TASK
When you find the line with "worst min register" among the records below, reproduce it and each line after it exactly, ending with the line with "run 3: layer".

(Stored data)
════════

## src/rtl/display_write_sequencer.sv

```systemverilog
// display_write_sequencer: queues processor stores to a display address and shows each value for a fixed dwell time.
// Ports: clk; reset (async, active-low); MemWrite/Adr/WriteData processor store bus;
//   hold freezes the dwell timer; disp_data/disp_valid feed the hex display driver;
//   fifo_count queued entries; overflow sticky dropped-capture flag.
// Define DISPLAY_SHOW_ADDR_EN to show each entry as an address phase then a data phase (adds disp_is_addr).
module display_write_sequencer #(
  parameter int          DEPTH        = 4,
  parameter int          DWELL_CYCLES = 50000000,
  parameter logic [31:0] ADDR_MATCH   = 32'h00000064,
  parameter logic [31:0] ADDR_MASK    = 32'hFFFFFFFF
) (
  input  logic                     clk,
  input  logic                     reset,
  input  logic                     MemWrite,
  input  logic [31:0]              Adr,
  input  logic [31:0]              WriteData,
  input  logic                     hold,
  output logic [15:0]              disp_data,
  output logic                     disp_valid,
  output logic [$clog2(DEPTH):0]   fifo_count,
  output logic                     overflow
`ifdef DISPLAY_SHOW_ADDR_EN
  ,
  output logic                     disp_is_addr
`endif
);
  localparam int AW = $clog2(DEPTH);
  localparam int CW = DWELL_CYCLES > 1 ? $clog2(DWELL_CYCLES) : 1;
  localparam logic [CW-1:0] DWELL_LAST = CW'(DWELL_CYCLES - 1);
`ifdef DISPLAY_SHOW_ADDR_EN
  localparam int EW = 32;
`else
  localparam int EW = 16;
`endif
  typedef enum logic [1:0] {IDLE, LOAD, DWELL} state_t;
  state_t        state;
  logic [EW-1:0] mem [DEPTH];
  logic [EW-1:0] entry, head;
  logic [AW-1:0] wptr, rptr;
  logic [CW-1:0] cnt;
  logic          q, q_d, push, pop, full, accept;
  logic          unused;
  assign unused = ^WriteData[31:16];
  assign q      = MemWrite && ((Adr & ADDR_MASK) == (ADDR_MATCH & ADDR_MASK));
  assign push   = q && !q_d;
  assign full   = fifo_count == (AW+1)'(DEPTH);
  assign accept = push && (!full || pop);
  assign head   = mem[rptr];
`ifdef DISPLAY_SHOW_ADDR_EN
  logic          second;
  logic [15:0]   data_buf;
  assign entry = {Adr[15:0], WriteData[15:0]};
  assign pop   = state == LOAD && !second;
`else
  assign entry = WriteData[15:0];
  assign pop   = state == LOAD;
`endif
  always_ff @(posedge clk)
    if (accept) mem[wptr] <= entry;
  always_ff @(posedge clk or negedge reset)
    if (!reset) begin
      q_d        <= 1'b0;
      wptr       <= '0;
      rptr       <= '0;
      fifo_count <= '0;
      overflow   <= 1'b0;
    end else begin
      q_d        <= q;
      wptr       <= accept ? wptr + AW'(1) : wptr;
      rptr       <= pop ? rptr + AW'(1) : rptr;
      fifo_count <= fifo_count + (AW+1)'(accept) - (AW+1)'(pop);
      overflow   <= overflow || (push && full && !pop);
    end
  always_ff @(posedge clk or negedge reset)
    if (!reset) begin
      state      <= IDLE;
      cnt        <= '0;
      disp_data  <= '0;
      disp_valid <= 1'b0;
`ifdef DISPLAY_SHOW_ADDR_EN
      disp_is_addr <= 1'b0;
      second       <= 1'b0;
      data_buf     <= '0;
`endif
    end else
      case (state)
        IDLE: state <= fifo_count != '0 ? LOAD : IDLE;
        LOAD: begin
`ifdef DISPLAY_SHOW_ADDR_EN
          disp_data    <= second ? data_buf : head[31:16];
          disp_is_addr <= !second;
          data_buf     <= head[15:0];
          second       <= 1'b0;
`else
          disp_data    <= head;
`endif
          cnt        <= DWELL_LAST;
          disp_valid <= 1'b1;
          state      <= DWELL;
        end
        DWELL:
          if (!hold) begin
            if (cnt != '0) cnt <= cnt - CW'(1);
            else begin
              disp_valid <= 1'b0;
`ifdef DISPLAY_SHOW_ADDR_EN
              disp_is_addr <= 1'b0;
              second       <= disp_is_addr;
              state        <= (disp_is_addr || fifo_count != '0) ? LOAD : IDLE;
`else
              state        <= fifo_count != '0 ? LOAD : IDLE;
`endif
            end
          end
        default: state <= IDLE;
      endcase
endmodule

```

## config.mk

```make
export PLATFORM = sky130hd
export DESIGN_NAME = display_write_sequencer
export DESIGN_NICKNAME = d
export VERILOG_FILES = /design/src/rtl/display_write_sequencer.sv
export SDC_FILE = /design/constraint.sdc
export NUM_CORES = 1
export LEC_CHECK = 0
export BUFFER_PORTS_ARGS = -buffer_cell sky130_fd_sc_hd__buf_2
export CAP_MARGIN = 20
export CORE_AREA = 8 8 101 103
export DETAILED_ROUTE_END_ITERATION = 8
export DIE_AREA = 0 0 109 111
export GPL_TIMING_DRIVEN = 0
export PLACE_DENSITY = 0.86
export SLEW_MARGIN = 20
export SYNTH_ARGS = -nofsm -noshare
export SYNTH_HDL_FRONTEND = slang
export SYNTH_SLANG_ARGS = --single-unit
```

## constraint.sdc

```tcl
create_clock -name clk -period 4.8 [get_ports clk]
set_input_delay 0.96 -clock clk [delete_from_list [all_inputs] [get_ports clk]]
set_output_delay 0.96 -clock clk [all_outputs]
set_load 0.1 [all_outputs]
```

==> impl_results.md, run 1 <==
* GP Congestion at 0.832
* CTS H-tree lvls at 4
* Synth top area share at 38.2%
* Critical path class: primary input to flop
* Mapped Area at 5020 um2
* Startpoint Class: primary input
* Sequential Power Share at 47.5%
* Filler Cell Count at 525
* Num CTS Buffers at 17
* # DRC at 0
* Clk root buf: clkbuf_8
* Final setup TNS at 0 ps
* Share of layout cells above drive strength 1 at 28.1%
* Comb pwr share at 6.0%
* N_diodes at 0
* Largest net degree at the start of global routing at 55
* NumNets Final at 537
* Tot Pwr at 2.43 mW
* Clock transition at the registers of the reported paths at 60 ps
* Detail Route Antenna Nets at 0
* Final slew viol count at 0
* First-iteration detailed-routing DRC count at 284
* Synth area leader: edfxtp_1
* Fmax at 0.309 GHz
* Most frequent cell after synthesis: edfxtp_1
* Count of cell types in the netlist at 48
* # rows at 34
* Clock power share at 46.6%
* Global route overflow at 0
* Register area at 3270 um2
* # setup viols final at 0
* Clock Sinks at 118
* Total of max-cap violations at 0
* Fin. Hold Viols at 0
* Area of the multi-input gates at 1650 um2
* Syn_nets at 446
* Top layer in use: met4
* Unrepaired setup endpoints after global routing: no
* Core area at 8550 um2
* M1 wire length at 4.61 mm
* EDFF count, synth at 64
* Ys async rst share at 45.8%
* Die Area at 12100 um2
* Crit-path max FO at 7
* Synth top cells by count: 64 x edfxtp_1, 63 x nand2_1, 54 x dfrtp_1
* Clock buffer depth at 2
* Clock period minus worst slack at 3230 ps
* Vias in the first global route at 3522
* DRT Pass-1 Iters at 4
* First-pass GRT wire length at 18.4 mm
* DR WL/cell at 19.2 um
* # IOs at 89
* PwrDens at 401 nW/um2
* Max_slew headroom at 40.7%
* Initial antenna violation count at 0
* Total track usage at 19.8%
* CTS tree: built
* Int Power at 1.81 mW
* Register area share after synthesis at 65.1%
* Ranking of synthesized cells by area: edfxtp_1 38%, dfrtp_1 27%, mux4_2 7.2%
* Area Overhead vs Synth at 20.6%
* Met3 Wirelength at 574 um
* Hold Path Class: flop to flop
* Tightest Pin Transition at 889 ps
* Outcome: finished clean
* Yosys reg bits at 118
* WP data required at 5220 ps
* Worst vdd rail ir drop at 0.315 mV
* Hpwl dp at 7.34 mm
* Worst setup EP type: flop
* Die Height at 111 um
* Starting density of the core at 58.8%
* Post_cts resized at 0
* Critical Path AT at 3660 ps
* Switching pwr at 0.612 mW
* Skew-Pair Late Insertion Delay at 510 ps
* CTS Hold Bufs at 0
* Final wirelength at 11.2 mm
* Total number of vias at 3360
* Met2 WL at 5.88 mm
* Synthesized area per cell at 13.6 um2
* Cells after Synth at 370
* Period utilisation layout at 67.4%
* Worst clock skew at 12.9 ps
* Port Buffers at 72
* Vias/cell at 5.77
* Primary FF master, synth: edfxtp_1
* Net Sw Frac at 25.2%
* LEAKAGE at 2.44 nW
* Post-CTS setup buffers at 0
* Synth Warn # at 0
* Die width at 109 um
path summary, 6_finish.rpt:
check                      startpoint             to  slack [ps]  cells past startpoint
setup / recovery              Adr[28]  fifo_count[2]        1570                     14
hold / removal               overflow       overflow         450                      1
setup reg to reg             state[1]  fifo_count[2]        1600                     12
hold reg to reg              overflow       overflow         450                      1
min in group asynchronous       reset         cnt[7]         510                      1
max in group asynchronous       reset   disp_data[9]        3830                      1
worst max-delay path: stages:
cell,delay (ps)
buf_2,100
nor4b_1,340
nand4_1,140
nor3_1,330
and3b_1,210
clkbuf_1,250
inv_1,80
ha_1,300
inv_1,60
ha_1,130
inv_1,50
fa_1,370
xnor2_1,190
xnor2_1,140
per-layer routing:
metal | global-route usage, % | up-vias
met5 | 0 | -
met4 | 7.31 | 0
met3 | 4.71 | 15
met2 | 32.4 | 110
met1 | 24.8 | 1688
li1 | - | 1547
cells by family (layout without fill, tap and decap cells):
group | after synthesis | count (layout) | share of synthesized area, %
buffers and inverters | 25 | 129 | 2.07
flip-flops | 118 | 118 | 65.1
XOR/XNOR | 18 | 18 | 3.14
adder cells (fa/ha/maj) | 8 | 8 | 2.14
multiplexers | 19 | 19 | 7.79
AO/OA/AOI/OAI | 29 | 29 | 4.01
AND/OR/NAND/NOR | 153 | 153 | 15.7
per-stage QoR:
step / hold slack [ps] / std cells / area [um2] / util (%) / setup slack (ps)
CTS: 452 / 582 / 6060 / 70.9 / 1570
finish: 449 / 582 / 6060 / 70.9 / 1570
detailed placement: 439 / 550 / 5520 / 64.6 / 1060
global placement: 439 / 550 / 5520 / 64.6 / 1220
floorplan: 469 / 370 / 5020 / - / 1450
global route: 493 / 582 / 6060 / 70.9 / 1270
flip-flops by register name, indices dropped and copies added, names as in the netlist:
register	count
disp_data	16
rptr	2
q_d	1
cnt	26
fifo_count	3
wptr	2
overflow	1
state	2
disp_valid	1
mem	64
final cells by class:
class / count / share of cell area (%)
clock inverter: 14 / 1.94
buffer: 15 / 1.09
multi-input combinational: 227 / 27.2
inverter: 10 / 0.620
tap: 108 / 2.23
clock buffer: 18 / 6.90
timing repair buffer: 72 / 5.99
sequential: 118 / 54.0
cells in the final DEF, fill, tap and decap left out, types with 4 or more instances in the layout:
master / netlist / routed
edfxtp_1: 64 / 64
nor3_1: 15 / 15
xor2_1: 8 / 8
buf_2: 2 / 73
and2_1: 5 / 5
clkbuf_1: 11 / 12
ha_1: 7 / 7
o21ai_0: 10 / 10
dfrtp_1: 54 / 54
o211ai_1: 4 / 4
nor4_1: 11 / 11
clkbuf_16: 0 / 16
nor4b_1: 5 / 5
mux4_2: 16 / 16
inv_6: 0 / 5
or3_1: 8 / 8
xnor2_1: 10 / 10
clkinvlp_4: 0 / 5
nand4_1: 5 / 5
nor2_1: 18 / 18
nand2_1: 63 / 63
inv_1: 10 / 10
nand3_1: 7 / 7
power by group through the flow:
| stage | sequential [mW] | clock, mW | combinational [mW] |
|---|---|---|---|
| final | 1.15 | 1.13 | 0.145 |
| after global routing | 1.16 | 1.17 | 0.165 |
| after CTS | 1.15 | 1.14 | 0.147 |
| after detailed placement | 1.17 | 0 | 0.143 |
| after global placement | 1.17 | 0 | 0.133 |
| after floorplan | 1.16 | 0 | 0.0868 |
No activity file was read; power rests on OpenSTA's default activity.
==> inputs of run 2 (changes only) <==
--- a/config.mk
+++ b/config.mk
@@ -7,11 +7,11 @@
 export LEC_CHECK = 0
 export BUFFER_PORTS_ARGS = -buffer_cell sky130_fd_sc_hd__buf_2
 export CAP_MARGIN = 20
-export CORE_AREA = 8 8 101 103
+export CORE_AREA = 8 8 105 107
 export DETAILED_ROUTE_END_ITERATION = 8
-export DIE_AREA = 0 0 109 111
+export DIE_AREA = 0 0 113 115
 export GPL_TIMING_DRIVEN = 0
-export PLACE_DENSITY = 0.86
+export PLACE_DENSITY = 0.8
 export SLEW_MARGIN = 20
 export SYNTH_ARGS = -nofsm -noshare
 export SYNTH_HDL_FRONTEND = slang
==> constraint.sdc (replaced) <==
create_clock -name clk -period 3 [get_ports clk]
set_input_delay 0.6 -clock clk [delete_from_list [all_inputs] [get_ports clk]]
set_output_delay 0.6 -clock clk [all_outputs]
set_load 0.1 [all_outputs]
==> impl_results.md, run 2 (same netlist as run 1, synthesis figures left out) <==
* Outcome: finished clean
* PwrDens at 648 nW/um2
* Top flop regs: mem x64, cnt x26, disp_data x16
* CP max stage delay at 400 ps
* # DRC at 0
* Clock buffer depth at 2
* Detail Route Antenna Nets at 0
* Design area at 6100 um2
* Crit path buffers/inverters at 5
* Startpoint Class: flop
* Die Area at 13000 um2
* Most frequent cells in the layout: 73 x buf_2, 64 x edfxtp_1, 63 x nand2_1
* CTS H-tree lvls at 4
* Critical Path AT at 3180 ps
* Die width at 113 um
* Crit path cell chain: inv_1 -> nand2_1 -> inv_1 -> nor3_1 -> nand2_1 -> and3b_1 -> inv_1 -> ha_1 -> inv_1 -> ha_1 -> inv_1 -> fa_1 -> xnor2_1 -> xnor2_1
* Worst setup EP type: flop
* Switching pwr at 1.02 mW
* Hpwl dp at 6.96 mm
* Vias/cell at 5.56
* WP data required at 3430 ps
* Final slew viol count at 0
* Final setup TNS at 0 ps
* Crit path max-delay family: adder cells
* Worst vdd rail ir drop at 0.563 mV
* Total of max-cap violations at 0
* Global route overflow at 0
* Share of layout cells above drive strength 1 at 29.0%
* Sequential Power Share at 46.5%
* Crit-path max FO at 7
* Tightest Pin Transition at 834 ps
* Area of the multi-input gates at 1650 um2
* Clock Sinks at 118
* DP Area at 5530 um2
* NumNets Final at 536
* Final Util at 64.5%
* Max FFs per register at 64
* N_diodes at 0
* Inst Count DP at 556
* Most common cell after layout, fill and taps aside: buf_2
* # setup viols final at 0
* Comb pwr share at 5.6%
* Filler Cell Count at 663
* Critical path class: flop to flop
* Net Sw Frac at 25.8%
* Pre-CTS setup slack at -395 ps
* Most flop-heavy register: mem
* LEAKAGE at 2.47 nW
* Skew-Pair Late Insertion Delay at 510 ps
* Vias in the first global route at 3391
* Unrepaired setup endpoints after global routing: no
* Initial antenna violation count at 0
* DR WL/cell at 17.1 um
* Final wirelength at 10.0 mm
* Worst clock skew at 10.3 ps
* Clock period minus worst slack at 2750 ps
* Non-Filler Instances at 587
* Int Power at 2.93 mW
* Port Buffers at 72
* First-iteration detailed-routing DRC count at 153
* GP Congestion at 0.813
* # IOs at 89
* Total track usage at 16.5%
* First-pass GRT wire length at 16.7 mm
* Final worst setup slack at 249 ps
* Top cell by count, worst path: inv_1
* Clock transition at the registers of the reported paths at 60 ps
* Starting density of the core at 53.1%
* Period utilisation layout at 91.7%
* Tot Pwr at 3.96 mW
* Hold Path Class: primary input to asynchronous set/reset pin
* Die Height at 115 um
* Num CTS Buffers at 17
* Max_slew headroom at 44.4%
* Crit-path slowest cell: dfrtp_1
* Fin. Hold Viols at 0
* Clk root buf: clkbuf_8
* # rows at 36
* Largest net degree at the start of global routing at 55
* Clock power share at 47.9%
* Fmax at 0.363 GHz
* Fin Hold WS at 133 ps
* Total number of vias at 3265
* CTS tree: built
* Register area at 3270 um2
* DRT Pass-1 Iters at 4
* Area Overhead vs Synth at 21.4%
* Core area at 9460 um2
-- run 2: cell count changes in the layout (fill, tap and decap cells not counted), sizes merged --
cell | before | now
clkbuf | 29 | 27
clkinv | 2 | 3
clkinvlp | 5 | 2
inv | 17 | 20
-- run 2: layer usage --
metal	GRT usage, %	share of wire (%)
met1	19.3	40
met2	28.5	53
met3	5.15	5.2
met4	5.60	1.2
met5	0	0
-- run 2: final cells by class --
| type | count | share of cell area (%) |
|---|---|---|
| Timing Repair Buffer | 72 | 5.95 |
| Inverter | 10 | 0.615 |
| Clock buffer | 17 | 6.79 |
| Tap cell | 114 | 2.34 |
| Clock inverter | 15 | 2.52 |
| Buffer | 14 | 1.07 |
| Sequential cell | 118 | 53.6 |
| Multi-Input combinational cell | 227 | 27.1 |
-- run 2: power by group through the flow --
stage / clock, mW / combinational [mW] / sequential [mW]
6_report: 1.89 / 0.223 / 1.84
4_1_cts: 1.93 / 0.227 / 1.84
3_5_place_dp: 0 / 0.226 / 1.87
2_1_floorplan: 0 / 0.139 / 1.86
5_1_grt: 2.01 / 0.255 / 1.85
3_3_place_gp: 0 / 0.212 / 1.87
-- run 2: worst paths after layout --
path	startpoint	to	slack (ps)	cells past startpoint
min reg2reg	overflow	overflow	460	1
max in group asynchronous	reset	cnt[5]	2410	1
min	reset	fifo_count[2]	130	1
min in group clk	WriteData[10]	mem[0][10]	300	1
max	state[1]	fifo_count[2]	250	14
max reg2reg	state[1]	fifo_count[2]	250	14
-- run 2: repair_timing --
item	in CTS	in global routing
cloned	0	0
buffers inserted	0	0
resized for setup	1	3
setup endpoints to repair	1	1
hold buffers	0	0
-- run 2: worst register-to-register path, stage by stage (launching register included) --
cell and delay, ps:
dfrtp_1 400, inv_1 100, nand2_1 180, inv_1 190, nor3_1 60, nand2_1 80, and3b_1 350, inv_1 80
ha_1 290, inv_1 50, ha_1 120, inv_1 40, fa_1 380, xnor2_1 200, xnor2_1 140
==> inputs of run 3 (changes only) <==
--- a/config.mk
+++ b/config.mk
@@ -6,12 +6,12 @@
 export NUM_CORES = 1
 export LEC_CHECK = 0
 export BUFFER_PORTS_ARGS = -buffer_cell sky130_fd_sc_hd__buf_2
-export CAP_MARGIN = 20
-export CORE_AREA = 8 8 105 107
+export CORE_AREA = 8 8 141 77
+export CTS_BUF_LIST = sky130_fd_sc_hd__clkbuf_8
 export DETAILED_ROUTE_END_ITERATION = 8
-export DIE_AREA = 0 0 113 115
+export DIE_AREA = 0 0 149 85
 export GPL_TIMING_DRIVEN = 0
-export PLACE_DENSITY = 0.8
+export PLACE_DENSITY = 0.84
 export SLEW_MARGIN = 20
 export SYNTH_ARGS = -nofsm -noshare
 export SYNTH_HDL_FRONTEND = slang
==> impl_results.md, run 3 (same netlist as run 1, synthesis figures left out) <==
* Skew-Pair Late Insertion Delay at 430 ps
* Unrepaired setup endpoints after global routing: no
* Clock Sinks at 118
* DRT Pass-1 Iters at 5
* Clock transition at the registers of the reported paths at 80 ps
* Top flop regs: mem x64, cnt x26, disp_data x16
* Startpoint Class: flop
* Total of max-cap violations at 0
* Final setup TNS at 0 ps
* Crit-path slowest cell: dfrtp_1
* Pre-CTS setup slack at -354 ps
* Worst clock skew at 12.0 ps
* N_diodes at 0
* Die Area at 12700 um2
* WP data required at 3350 ps
* Max FFs per register at 64
* Period utilisation layout at 94.7%
* Num CTS Buffers at 17
* Die Height at 85 um
* LEAKAGE at 2.39 nW
* Clock period minus worst slack at 2840 ps
* CP max stage delay at 420 ps
* Top cell by count, worst path: inv_1
* Reg-to-Reg Start: state[1]
* DR WL/cell at 18.8 um
* Final slew viol count at 0
* PwrDens at 586 nW/um2
* Outcome: finished clean
* Fin. Hold Viols at 0
* Critical Path AT at 3190 ps
* Share of layout cells above drive strength 1 at 29.0%
* Most flop-heavy register: mem
* M1 GR Usage at 24.0%
* Worst vdd rail ir drop at 0.376 mV
* Detail Route Antenna Nets at 0
* Vias in the first global route at 3446
* Vias/cell at 5.77
* Crit path max-delay family: buffers and inverters
* Largest net degree at the start of global routing at 55
* Final Util at 65.8%
* Critical path class: flop to flop
* Hold Path Class: primary input to asynchronous set/reset pin
* Crit path buffers/inverters at 6
* Clock buffer depth at 2
* Starting density of the core at 55.8%
* Area Overhead vs Synth at 18.1%
* Port Buffers at 72
* M2 GR Usage at 28.8%
* Clk root buf: clkbuf_8
* Tightest Pin Transition at 972 ps
* Die width at 149 um
* CTS H-tree lvls at 4
* CTS tree: built
* NumNets Final at 536
* Crit-path max FO at 10
* # DRC at 0
* Most common cell after layout, fill and taps aside: buf_2
* Hpwl dp at 7.59 mm
* CP startpoint: state[1]
* Total track usage at 18.4%
* Most frequent cells in the layout: 74 x buf_2, 64 x edfxtp_1, 63 x nand2_1
* Global route overflow at 0
* Final wirelength at 11.1 mm
* Core area at 9010 um2
* Total number of vias at 3427
* Met3 GRT Util at 5.41%
* Final worst setup slack at 159 ps
* Fmax at 0.352 GHz
* Crit path cell chain: inv_1 -> nand2_1 -> inv_1 -> clkbuf_2 -> buf_2 -> ha_1 -> inv_1 -> ha_1 -> inv_1 -> fa_1 -> xnor2_1 -> xnor2_1
* Fin Hold WS at 222 ps
* # rows at 25
* GP Congestion at 0.807
* CTS Hold Bufs at 0
* Max_slew headroom at 35.2%
* Worst setup EP type: flop
* First-pass GRT wire length at 17.8 mm
* FF-to-FF setup slack at 160 ps
* First-iteration detailed-routing DRC count at 229
* Initial antenna violation count at 1
* Post-CTS setup buffers at 0
* # setup viols final at 0
* Gr busiest metal: met2
* # IOs at 89
run 3: timing repair:
| action | in CTS | in global routing |
|---|---|---|
| setup endpoints to repair | 2 | 1 |
| resized for setup | 2 | 2 |
| hold endpoints to repair | 0 | 0 |
run 3: final timing paths:
check                           depth (start not counted)       endpoint
max in group asynchronous                               1  disp_data[10]
min in group clk                                        1      mem[1][4]
worst max register to register                         12  fifo_count[2]
worst min register to register                          1       overflow
worst max-delay path                                   12  fifo_count[2]
worst min-delay path                                    1         cnt[4]
run 3: through the flow:
step | std cells | cell area (um2) | total power, mW
finish | 594 | 5930 | 3.48
global route | 594 | 5930 | 3.59
CTS | 595 | 5930 | 3.49
detailed placement | 563 | 5540 | 2.10
global placement | 563 | 5540 | 2.08
floorplan | 370 | 5020 | 2.00
run 3: layer usage:
metal,share of wire [%],wire length [um],vias up
met2,47,5270,154
met3,7.4,823,15
met4,1.2,139,2
met1,44,4900,1704
li1,-,-,1552
met5,0.12,13,-
run 3: area by class of cell:
class,count,area (um2)
Clock buffer,18,248
Multi-Input combinational cell,227,1650
Inverter,10,37.5
Sequential cell,118,3270
Timing Repair Buffer,72,363
Tap cell,121,151
Clock inverter,14,141
Fill cell,630,3080
Buffer,14,65.1
run 3: where the power goes:
part / internal, mW / switching [mW] / total, mW
registers: 1.76 / 0.0753 / 1.84
clock network: 0.699 / 0.715 / 1.41
logic: 0.104 / 0.122 / 0.226
total: 2.56 / 0.912 / 3.48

════════

WRITTEN ANSWER
worst min register to register                          1       overflow
worst max-delay path                                   12  fifo_count[2]
worst min-delay path                                    1         cnt[4]
run 3: through the flow:
step | std cells | cell area (um2) | total power, mW
finish | 594 | 5930 | 3.48
global route | 594 | 5930 | 3.59
CTS | 595 | 5930 | 3.49
detailed placement | 563 | 5540 | 2.10
global placement | 563 | 5540 | 2.08
floorplan | 370 | 5020 | 2.00
run 3: layer usage:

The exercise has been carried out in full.